Lines of the listing below that contain the string "SLICES" are to be returned.

--- SOURCE MATERIAL Enclosed Below ---

What follows belongs to an exercise in optimizing a design on an open flow for small area, a short achievable clock period and few clock cycles per item; a production flow would make more cautious choices. In this exercise RTL edits were held to simulation tests only and were not proved equivalent to the original. No activity file was given, so power comes from the tool's default toggle rates.

## flow/design.v

```verilog
module hs_npu_cmd_scheduler #(
  parameter int unsigned NUM_CORES = 4,
  parameter int unsigned CMD_WIDTH = 256,
  parameter int unsigned CMD_DEPTH = 8,
  parameter int unsigned CNT_W     = $clog2(CMD_DEPTH + 1)
) (
  input  logic                  clk,
  input  logic                  rst_n,
  input  logic                  cmd_valid_i,
  output logic                  cmd_ready_o,
  input  logic [CMD_WIDTH-1:0]  cmd_data_i,
  input  logic                  cmd_barrier_i,
  input  logic                  flush_i,
  output logic [NUM_CORES-1:0]  core_exec_valid_o,
  input  logic [NUM_CORES-1:0]  core_exec_ready_i,
  output logic [CMD_WIDTH-1:0]  core_cmd_o,
  input  logic [NUM_CORES-1:0]  core_done_i,
  output logic [NUM_CORES-1:0]  core_busy_o,
  output logic [CNT_W-1:0]      queue_count_o,
  output logic [31:0]           completed_count_o,
  output logic                  idle_o,
  output logic                  err_o
);
  localparam int unsigned SLICES = 4;
  localparam int unsigned SW     = CMD_WIDTH / SLICES;
  logic [CMD_WIDTH-1:0] mem     [CMD_DEPTH];
  logic [CMD_DEPTH-1:0] mem_bar;
  logic [CMD_DEPTH-1:0] rd_oh, wr_oh, rd_inc, rd_inc2, wr_nx;
  logic [CNT_W-1:0]     count, count_nx;
  logic [NUM_CORES-1:0] busy, busy_nx, free_nx, done_busy, valid, valid_nx, pick0, pick1;
  logic                 full, full_nx, push, hs, any_valid, idle_q;
  logic                 ge1, ge2, ge3;           
  logic                 fr1, fr2;                
  logic                 free1, free2, free_all, done1, done2;
  logic                 bar0, bar1, bar2, bar0_nx, bar1_nx, off0, off1;
  logic [CMD_WIDTH-1:0] ocmd, ocmd_nx;
  logic [31:0]          done_cnt;
  assign push = cmd_valid_i & ~full & ~flush_i;
  assign cmd_ready_o       = ~full & ~flush_i;
  assign core_busy_o       = busy;
  assign queue_count_o     = count;
  assign idle_o            = idle_q;
  assign core_exec_valid_o = valid;
  assign core_cmd_o        = ocmd;
  assign any_valid = (valid != '0);
  assign hs        = |(valid & core_exec_ready_i);
  assign rd_inc  = {rd_oh[CMD_DEPTH-2:0], rd_oh[CMD_DEPTH-1]};
  assign rd_inc2 = {rd_inc[CMD_DEPTH-2:0], rd_inc[CMD_DEPTH-1]};
  always_comb begin
    if (flush_i) begin
      count_nx = (any_valid && !hs) ? CNT_W'(1) : '0;
      wr_nx    = any_valid ? rd_inc : rd_oh;
    end else begin
      count_nx = count + CNT_W'(push) - CNT_W'(hs);
      wr_nx    = push ? {wr_oh[CMD_DEPTH-2:0], wr_oh[CMD_DEPTH-1]} : wr_oh;
    end
  end
  assign full_nx = ~flush_i & ~hs & ((count == CNT_W'(CMD_DEPTH)) |
                                     ((count == CNT_W'(CMD_DEPTH - 1)) & cmd_valid_i));
  assign busy_nx = (busy & ~core_done_i) | (valid & core_exec_ready_i);
  assign free_nx   = ~busy | core_done_i;
  assign done_busy = core_done_i & busy;
  assign done1     = |done_busy;
  always_comb begin
    done2 = 1'b0;
    for (int i = 0; i < int'(NUM_CORES); i++)
      for (int j = i + 1; j < int'(NUM_CORES); j++)
        done2 = done2 | (done_busy[i] & done_busy[j]);
  end
  logic fr2_nx;
  always_comb begin
    fr2_nx = 1'b0;
    for (int i = 0; i < int'(NUM_CORES); i++)
      for (int j = i + 1; j < int'(NUM_CORES); j++)
        fr2_nx = fr2_nx | (~busy_nx[i] & ~busy_nx[j]);
  end
  assign free1    = fr1 | done1;
  assign free2    = fr2 | (fr1 & done1) | done2;
  assign free_all = ~|(busy & ~core_done_i);
  always_comb begin
    bar2 = 1'b0;
    for (int i = 0; i < int'(CMD_DEPTH); i++) bar2 = bar2 | (mem_bar[i] & rd_inc2[i]);
  end
  assign bar0_nx = hs ? (ge2 ? bar1 : cmd_barrier_i) : (ge1 ? bar0 : cmd_barrier_i);
  assign bar1_nx = hs ? (ge3 ? bar2 : cmd_barrier_i) : (ge2 ? bar1 : cmd_barrier_i);
  assign off0 = ge1 & (bar0 ? free_all : free1) & (~flush_i | any_valid);
  assign off1 = ge2 & ~bar1 & free2 & ~flush_i;
  always_comb begin
    pick0 = '0;
    pick1 = '0;
    for (int i = int'(NUM_CORES) - 1; i >= 0; i--) begin
      if (free_nx[i]) pick0 = NUM_CORES'(1) << i;
      if (free_nx[i] && !valid[i]) pick1 = NUM_CORES'(1) << i;
    end
  end
  assign valid_nx = hs ? (off1 ? pick1 : '0) : (any_valid ? valid : (off0 ? pick0 : '0));
  for (genvar g = 0; g < int'(SLICES); g++) begin : g_sel
    logic [CMD_DEPTH*SW-1:0] d;
    always_comb begin
      for (int i = 0; i < int'(CMD_DEPTH); i++) d[i*SW +: SW] = mem[i][g*SW +: SW];
    end
    hs_npu_cmd_sel #(.W(SW), .N(CMD_DEPTH)) u_sel (
      .d_i     (d),
      .rd_i    (rd_oh),
      .off0_i  (off0),
      .off1_i  (off1),
      .hs_i    (hs),
      .rst_ni  (rst_n),
      .q_o     (ocmd_nx[g*SW +: SW])
    );
  end
  always_ff @(posedge clk) ocmd <= ocmd_nx;
  always_ff @(posedge clk) begin
    if (!rst_n) begin
      rd_oh  <= CMD_DEPTH'(1);
      wr_oh  <= CMD_DEPTH'(1);
      count  <= '0;
      full   <= 1'b0;
      ge1    <= 1'b0;
      ge2    <= 1'b0;
      ge3    <= 1'b0;
      fr1    <= 1'b1;
      fr2    <= 1'b1;
      valid  <= '0;
      idle_q <= 1'b1;
    end else begin
      rd_oh  <= hs ? rd_inc : rd_oh;
      wr_oh  <= wr_nx;
      count  <= count_nx;
      full   <= full_nx;
      ge1    <= (count_nx >= CNT_W'(1));
      ge2    <= (count_nx >= CNT_W'(2));
      ge3    <= (count_nx >= CNT_W'(3));
      fr1    <= ~&busy_nx;
      fr2    <= fr2_nx;
      valid  <= valid_nx;
      idle_q <= (count_nx == '0) & (busy_nx == '0);
    end
  end
  always_ff @(posedge clk) begin
    bar0 <= bar0_nx;
    bar1 <= bar1_nx;
  end
  always_ff @(posedge clk) begin
    for (int i = 0; i < int'(CMD_DEPTH); i++) begin
      if (wr_oh[i] && !full) begin
        mem[i]     <= cmd_data_i;
        mem_bar[i] <= cmd_barrier_i;
      end
    end
  end
  always_comb begin
    done_cnt = '0;
    for (int k = 0; k < int'(NUM_CORES); k++) begin
      done_cnt = done_cnt + 32'(done_busy[k]);
    end
  end
  always_ff @(posedge clk) begin
    if (!rst_n) begin
      busy              <= '0;
      completed_count_o <= '0;
      err_o             <= 1'b0;
    end else begin
      busy              <= busy_nx;
      completed_count_o <= completed_count_o + done_cnt;
      if (|(core_done_i & ~busy)) err_o <= 1'b1;
    end
  end
endmodule
module hs_npu_cmd_sel #(
  parameter int unsigned W = 64,
  parameter int unsigned N = 8
) (
  input  logic [N*W-1:0] d_i,
  input  logic [N-1:0]   rd_i,
  input  logic           off0_i,
  input  logic           off1_i,
  input  logic           hs_i,
  input  logic           rst_ni,
  output logic [W-1:0]   q_o
);
  logic [N-1:0] sel;
  always_comb begin
    for (int i = 0; i < int'(N); i++)
      sel[i] = rst_ni & (hs_i ? (off1_i & rd_i[(i + N - 1) % N]) : (off0_i & rd_i[i]));
    q_o = '0;
    for (int i = 0; i < int'(N); i++) q_o = q_o | (d_i[i*W +: W] & {W{sel[i]}});
  end
endmodule
```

--- End of Enclosed SOURCE MATERIAL ---

* _ANSWER BOX_:
  localparam int unsigned SLICES = 4;
  localparam int unsigned SW     = CMD_WIDTH / SLICES;
  for (genvar g = 0; g < int'(SLICES); g++) begin : g_sel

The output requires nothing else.